Task item
Each line of the material below that holds the word "registers" needs to be copied.

[[ Records, beginning ]]

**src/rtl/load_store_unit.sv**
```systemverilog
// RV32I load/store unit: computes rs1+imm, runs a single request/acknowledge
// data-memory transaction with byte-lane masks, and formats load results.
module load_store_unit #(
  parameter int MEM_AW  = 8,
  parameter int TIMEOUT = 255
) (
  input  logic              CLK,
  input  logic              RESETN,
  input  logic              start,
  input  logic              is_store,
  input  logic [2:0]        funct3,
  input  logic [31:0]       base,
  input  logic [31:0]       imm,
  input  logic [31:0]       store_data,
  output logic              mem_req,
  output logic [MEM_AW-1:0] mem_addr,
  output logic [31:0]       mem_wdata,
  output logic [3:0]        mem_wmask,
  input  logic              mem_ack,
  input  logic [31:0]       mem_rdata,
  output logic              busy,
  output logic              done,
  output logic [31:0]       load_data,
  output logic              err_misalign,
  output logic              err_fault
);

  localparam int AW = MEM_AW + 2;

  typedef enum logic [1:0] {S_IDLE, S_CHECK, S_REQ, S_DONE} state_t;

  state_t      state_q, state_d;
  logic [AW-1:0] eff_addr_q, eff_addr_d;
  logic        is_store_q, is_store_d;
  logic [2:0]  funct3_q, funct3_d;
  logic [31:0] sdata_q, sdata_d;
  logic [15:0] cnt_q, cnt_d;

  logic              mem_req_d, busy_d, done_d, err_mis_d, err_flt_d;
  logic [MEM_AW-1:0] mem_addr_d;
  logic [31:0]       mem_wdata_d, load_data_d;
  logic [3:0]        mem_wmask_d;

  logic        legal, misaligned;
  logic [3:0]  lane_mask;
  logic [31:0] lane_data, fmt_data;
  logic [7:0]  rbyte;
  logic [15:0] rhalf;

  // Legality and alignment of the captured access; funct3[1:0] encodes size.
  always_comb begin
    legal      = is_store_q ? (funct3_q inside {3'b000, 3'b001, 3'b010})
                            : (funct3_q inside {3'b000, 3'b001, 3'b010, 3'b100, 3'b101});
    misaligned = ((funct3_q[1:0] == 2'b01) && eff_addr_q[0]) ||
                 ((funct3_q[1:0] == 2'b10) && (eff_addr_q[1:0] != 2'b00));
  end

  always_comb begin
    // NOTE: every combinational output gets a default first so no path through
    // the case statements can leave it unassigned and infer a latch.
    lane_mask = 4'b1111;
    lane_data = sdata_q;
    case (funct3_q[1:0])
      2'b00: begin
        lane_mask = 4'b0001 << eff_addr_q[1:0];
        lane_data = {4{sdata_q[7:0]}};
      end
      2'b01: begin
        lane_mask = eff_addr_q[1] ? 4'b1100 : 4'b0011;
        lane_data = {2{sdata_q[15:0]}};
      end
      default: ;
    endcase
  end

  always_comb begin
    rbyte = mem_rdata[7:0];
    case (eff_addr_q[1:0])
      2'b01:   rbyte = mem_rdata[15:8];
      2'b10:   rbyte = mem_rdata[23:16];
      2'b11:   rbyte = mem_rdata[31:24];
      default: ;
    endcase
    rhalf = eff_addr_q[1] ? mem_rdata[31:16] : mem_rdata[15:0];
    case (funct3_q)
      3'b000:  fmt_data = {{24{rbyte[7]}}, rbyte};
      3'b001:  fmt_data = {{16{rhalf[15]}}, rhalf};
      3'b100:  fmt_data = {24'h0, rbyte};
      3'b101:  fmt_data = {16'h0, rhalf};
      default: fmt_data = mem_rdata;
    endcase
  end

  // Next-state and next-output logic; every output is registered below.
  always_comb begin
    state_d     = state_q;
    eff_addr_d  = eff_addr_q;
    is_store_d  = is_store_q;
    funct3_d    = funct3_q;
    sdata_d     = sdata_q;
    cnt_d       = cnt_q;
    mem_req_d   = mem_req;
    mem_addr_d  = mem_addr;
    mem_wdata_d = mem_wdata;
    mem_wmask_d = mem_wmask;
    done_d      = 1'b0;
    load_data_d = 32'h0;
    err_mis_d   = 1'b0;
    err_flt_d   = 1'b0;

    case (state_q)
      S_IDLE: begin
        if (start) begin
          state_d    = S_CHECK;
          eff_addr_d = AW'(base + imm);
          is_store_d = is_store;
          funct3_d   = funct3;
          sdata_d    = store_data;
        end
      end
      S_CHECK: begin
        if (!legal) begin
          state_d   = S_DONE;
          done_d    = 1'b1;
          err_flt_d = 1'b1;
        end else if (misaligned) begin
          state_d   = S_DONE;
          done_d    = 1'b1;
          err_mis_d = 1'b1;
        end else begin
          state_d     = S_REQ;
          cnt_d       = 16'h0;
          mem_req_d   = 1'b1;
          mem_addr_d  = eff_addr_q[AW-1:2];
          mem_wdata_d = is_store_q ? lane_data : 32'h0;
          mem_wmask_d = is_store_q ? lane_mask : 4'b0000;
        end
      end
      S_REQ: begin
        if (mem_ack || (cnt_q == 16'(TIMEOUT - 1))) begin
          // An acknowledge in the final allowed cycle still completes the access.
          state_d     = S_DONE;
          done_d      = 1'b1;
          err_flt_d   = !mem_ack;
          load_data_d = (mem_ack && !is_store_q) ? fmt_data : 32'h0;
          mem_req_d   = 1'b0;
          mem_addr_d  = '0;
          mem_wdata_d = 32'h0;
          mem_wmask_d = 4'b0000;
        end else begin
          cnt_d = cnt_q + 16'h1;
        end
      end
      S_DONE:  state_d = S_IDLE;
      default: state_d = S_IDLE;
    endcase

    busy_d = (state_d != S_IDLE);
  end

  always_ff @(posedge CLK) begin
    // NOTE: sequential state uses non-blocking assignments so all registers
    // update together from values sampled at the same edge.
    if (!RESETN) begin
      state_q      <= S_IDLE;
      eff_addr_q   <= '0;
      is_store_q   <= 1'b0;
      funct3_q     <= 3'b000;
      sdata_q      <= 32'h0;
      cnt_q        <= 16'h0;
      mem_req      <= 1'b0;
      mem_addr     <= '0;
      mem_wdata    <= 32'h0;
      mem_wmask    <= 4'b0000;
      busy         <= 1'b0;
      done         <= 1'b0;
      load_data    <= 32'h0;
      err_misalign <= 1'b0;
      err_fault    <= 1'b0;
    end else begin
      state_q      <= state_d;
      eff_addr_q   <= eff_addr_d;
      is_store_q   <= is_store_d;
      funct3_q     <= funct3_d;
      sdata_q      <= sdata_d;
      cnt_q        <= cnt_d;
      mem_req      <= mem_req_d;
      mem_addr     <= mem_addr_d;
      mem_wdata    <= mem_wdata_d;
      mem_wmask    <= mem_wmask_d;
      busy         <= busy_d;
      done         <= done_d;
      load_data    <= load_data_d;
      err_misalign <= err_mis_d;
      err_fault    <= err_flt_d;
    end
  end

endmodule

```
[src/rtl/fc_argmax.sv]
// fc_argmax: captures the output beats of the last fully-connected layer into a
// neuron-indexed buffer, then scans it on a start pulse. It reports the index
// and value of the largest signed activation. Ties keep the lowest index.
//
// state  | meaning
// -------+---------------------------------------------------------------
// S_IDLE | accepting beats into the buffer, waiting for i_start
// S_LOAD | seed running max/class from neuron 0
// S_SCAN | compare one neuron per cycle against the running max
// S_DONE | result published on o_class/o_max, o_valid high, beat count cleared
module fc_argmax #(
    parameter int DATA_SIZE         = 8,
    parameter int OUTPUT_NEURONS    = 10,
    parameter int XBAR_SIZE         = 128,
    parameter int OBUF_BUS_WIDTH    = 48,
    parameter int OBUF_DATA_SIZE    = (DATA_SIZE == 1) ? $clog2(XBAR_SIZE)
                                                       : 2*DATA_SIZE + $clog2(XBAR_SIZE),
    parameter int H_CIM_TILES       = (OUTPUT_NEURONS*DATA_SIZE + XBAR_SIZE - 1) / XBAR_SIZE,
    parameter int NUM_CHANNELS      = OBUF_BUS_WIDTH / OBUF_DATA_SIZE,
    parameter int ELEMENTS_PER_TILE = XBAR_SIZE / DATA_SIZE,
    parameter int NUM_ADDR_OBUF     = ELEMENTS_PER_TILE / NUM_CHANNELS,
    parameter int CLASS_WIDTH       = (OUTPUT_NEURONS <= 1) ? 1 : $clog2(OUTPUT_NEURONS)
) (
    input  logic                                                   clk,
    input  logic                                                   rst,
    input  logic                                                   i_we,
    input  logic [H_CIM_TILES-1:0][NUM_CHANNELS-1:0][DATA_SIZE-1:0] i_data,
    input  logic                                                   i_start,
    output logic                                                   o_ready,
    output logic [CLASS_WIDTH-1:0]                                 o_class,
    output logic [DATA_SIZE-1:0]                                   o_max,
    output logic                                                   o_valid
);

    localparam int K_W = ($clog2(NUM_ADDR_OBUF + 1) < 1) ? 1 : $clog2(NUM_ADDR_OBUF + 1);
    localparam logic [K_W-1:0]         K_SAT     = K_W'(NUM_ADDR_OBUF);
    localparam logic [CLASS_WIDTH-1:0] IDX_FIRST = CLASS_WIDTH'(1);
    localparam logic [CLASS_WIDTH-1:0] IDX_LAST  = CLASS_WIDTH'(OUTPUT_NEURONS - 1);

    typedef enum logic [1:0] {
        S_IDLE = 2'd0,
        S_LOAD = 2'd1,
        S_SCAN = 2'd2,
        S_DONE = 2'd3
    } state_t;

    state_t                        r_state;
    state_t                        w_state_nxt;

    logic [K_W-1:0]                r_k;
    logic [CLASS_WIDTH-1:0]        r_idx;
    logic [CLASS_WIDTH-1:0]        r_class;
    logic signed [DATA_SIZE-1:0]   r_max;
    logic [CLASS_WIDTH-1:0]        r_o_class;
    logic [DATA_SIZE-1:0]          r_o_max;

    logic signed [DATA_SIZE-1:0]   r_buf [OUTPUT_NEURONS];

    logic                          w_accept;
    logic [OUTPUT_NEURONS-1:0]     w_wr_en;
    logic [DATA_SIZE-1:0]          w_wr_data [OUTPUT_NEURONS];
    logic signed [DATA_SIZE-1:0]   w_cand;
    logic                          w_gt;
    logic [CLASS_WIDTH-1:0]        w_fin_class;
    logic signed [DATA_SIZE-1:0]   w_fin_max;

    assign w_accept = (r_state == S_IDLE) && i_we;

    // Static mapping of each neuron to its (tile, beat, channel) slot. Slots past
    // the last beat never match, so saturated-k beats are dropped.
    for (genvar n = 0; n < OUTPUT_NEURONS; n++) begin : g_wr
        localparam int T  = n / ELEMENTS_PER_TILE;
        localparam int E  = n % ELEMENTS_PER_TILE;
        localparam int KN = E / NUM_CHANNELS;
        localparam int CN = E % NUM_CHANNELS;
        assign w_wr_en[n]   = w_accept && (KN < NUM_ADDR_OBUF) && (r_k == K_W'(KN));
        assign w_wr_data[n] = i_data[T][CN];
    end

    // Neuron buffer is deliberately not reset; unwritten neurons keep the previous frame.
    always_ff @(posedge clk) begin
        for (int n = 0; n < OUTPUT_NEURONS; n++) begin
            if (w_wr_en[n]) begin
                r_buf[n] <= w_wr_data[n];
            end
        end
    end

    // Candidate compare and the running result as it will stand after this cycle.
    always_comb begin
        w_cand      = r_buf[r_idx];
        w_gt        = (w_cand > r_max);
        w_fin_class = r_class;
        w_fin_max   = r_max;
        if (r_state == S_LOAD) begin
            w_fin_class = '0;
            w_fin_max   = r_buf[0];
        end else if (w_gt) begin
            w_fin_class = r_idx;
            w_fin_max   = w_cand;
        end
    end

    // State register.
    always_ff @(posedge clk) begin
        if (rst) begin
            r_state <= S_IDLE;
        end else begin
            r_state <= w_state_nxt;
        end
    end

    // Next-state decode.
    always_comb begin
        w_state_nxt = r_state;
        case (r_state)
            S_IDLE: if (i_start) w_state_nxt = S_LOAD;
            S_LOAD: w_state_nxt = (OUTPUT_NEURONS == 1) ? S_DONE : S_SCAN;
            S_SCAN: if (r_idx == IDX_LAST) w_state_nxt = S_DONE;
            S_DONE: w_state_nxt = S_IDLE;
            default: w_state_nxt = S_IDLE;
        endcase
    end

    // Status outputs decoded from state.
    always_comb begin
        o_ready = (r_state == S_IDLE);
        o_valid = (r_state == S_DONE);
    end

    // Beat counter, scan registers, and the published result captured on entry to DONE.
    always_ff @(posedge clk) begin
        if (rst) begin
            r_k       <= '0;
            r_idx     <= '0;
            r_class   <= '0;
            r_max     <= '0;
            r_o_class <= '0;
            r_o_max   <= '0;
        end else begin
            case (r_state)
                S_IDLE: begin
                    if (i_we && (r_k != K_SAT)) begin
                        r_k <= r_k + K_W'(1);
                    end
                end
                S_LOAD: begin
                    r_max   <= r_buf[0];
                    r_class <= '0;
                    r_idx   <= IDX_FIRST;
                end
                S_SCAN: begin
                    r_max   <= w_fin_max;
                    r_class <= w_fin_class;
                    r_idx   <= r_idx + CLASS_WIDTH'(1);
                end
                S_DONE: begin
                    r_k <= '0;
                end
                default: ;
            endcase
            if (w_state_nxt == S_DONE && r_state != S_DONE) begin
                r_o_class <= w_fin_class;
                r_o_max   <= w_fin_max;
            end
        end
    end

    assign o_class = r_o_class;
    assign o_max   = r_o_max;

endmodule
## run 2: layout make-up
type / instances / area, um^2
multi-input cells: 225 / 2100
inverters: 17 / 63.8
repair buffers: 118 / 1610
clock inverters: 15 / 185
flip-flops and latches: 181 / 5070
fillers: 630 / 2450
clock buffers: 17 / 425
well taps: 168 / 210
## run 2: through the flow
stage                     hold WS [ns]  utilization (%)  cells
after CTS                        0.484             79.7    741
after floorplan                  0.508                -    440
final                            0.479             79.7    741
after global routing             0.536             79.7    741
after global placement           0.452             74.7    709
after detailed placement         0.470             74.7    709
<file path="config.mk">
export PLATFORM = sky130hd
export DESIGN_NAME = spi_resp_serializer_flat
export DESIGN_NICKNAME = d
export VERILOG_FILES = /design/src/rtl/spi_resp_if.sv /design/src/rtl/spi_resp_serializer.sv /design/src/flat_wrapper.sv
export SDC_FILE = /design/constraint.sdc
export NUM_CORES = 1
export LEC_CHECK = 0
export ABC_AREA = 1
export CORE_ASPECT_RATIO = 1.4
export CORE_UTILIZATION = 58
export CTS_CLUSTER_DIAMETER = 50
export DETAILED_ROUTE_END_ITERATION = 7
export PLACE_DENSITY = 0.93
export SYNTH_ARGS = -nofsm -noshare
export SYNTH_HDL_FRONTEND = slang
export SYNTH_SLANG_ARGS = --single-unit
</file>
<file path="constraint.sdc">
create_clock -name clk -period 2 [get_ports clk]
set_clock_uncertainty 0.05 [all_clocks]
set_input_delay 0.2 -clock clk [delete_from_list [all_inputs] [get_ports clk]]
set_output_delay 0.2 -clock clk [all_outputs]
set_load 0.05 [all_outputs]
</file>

[[ Records, end ]]

Solution for this problem
    // NOTE: sequential state uses non-blocking assignments so all registers
    // Beat counter, scan registers, and the published result captured on entry to DONE.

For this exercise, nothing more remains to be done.